Preschool and Boys
Scrambled eggs for baby?
“Start him earlier, and he’ll do better.”
Many parents believe that the earlier a child starts doing something, the better that child is likely to be at it. Children who start reading earlier are more likely to grow up to be better readers, right?
Let me give you an example from another field where the facts are not in dispute: infant nutrition. I'm old enough to remember the era three decades ago when parents would compete by comparing what their babies were eating. "My little Johnny was eating scrambled eggs when he was six months old," one proud mother might say.
"That's nothing. My Emily was eating roast beef and mashed potatoes when she was just three months old. Of course we had to purée it for her first."
"So?" the third mother says. "My Edward was eating pâté de foie gras when he was just four weeks. No purée required!"

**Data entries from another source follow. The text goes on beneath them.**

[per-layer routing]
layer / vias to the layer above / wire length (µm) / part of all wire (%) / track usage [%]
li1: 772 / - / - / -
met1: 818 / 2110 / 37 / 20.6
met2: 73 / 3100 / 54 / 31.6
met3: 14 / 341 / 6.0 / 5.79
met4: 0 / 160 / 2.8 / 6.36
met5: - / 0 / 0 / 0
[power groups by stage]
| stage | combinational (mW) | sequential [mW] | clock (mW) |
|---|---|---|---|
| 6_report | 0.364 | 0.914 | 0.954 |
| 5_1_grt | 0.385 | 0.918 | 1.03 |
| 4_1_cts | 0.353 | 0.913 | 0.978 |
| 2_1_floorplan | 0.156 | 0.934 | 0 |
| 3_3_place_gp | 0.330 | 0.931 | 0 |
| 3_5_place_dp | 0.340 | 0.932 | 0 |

In the 1980's, Dr. Frank Oski - then chairman of the department of pediatrics at Johns Hopkins Medical School - published a series of studies showing that babies who start eating solid food earlier do not do better, as a rule. On the contrary, Dr. Oski's studies showed that babies who consumed cows' milk, scrambled eggs, cheese etc. prior to one year of age were substantially more likely to have problems such as gastrointestinal bleeding, milk allergy, etc. Starting earlier doesn't help babies do it better; in fact starting earlier can harm babies. Family physicians and pediatricians nowadays routinely counsel parents NOT to give cows' milk, cheese, eggs, and many other foods to babies until the child is at least one year of age.
The harm may not be apparent right away. Some of the negative effects Dr. Oski documented don’t show up for years. The baby who is given cow's milk to drink at two months of age may thrive on it - or seem to be thriving. Years later, however, that baby is much more likely to develop chronic problems such as milk allergy.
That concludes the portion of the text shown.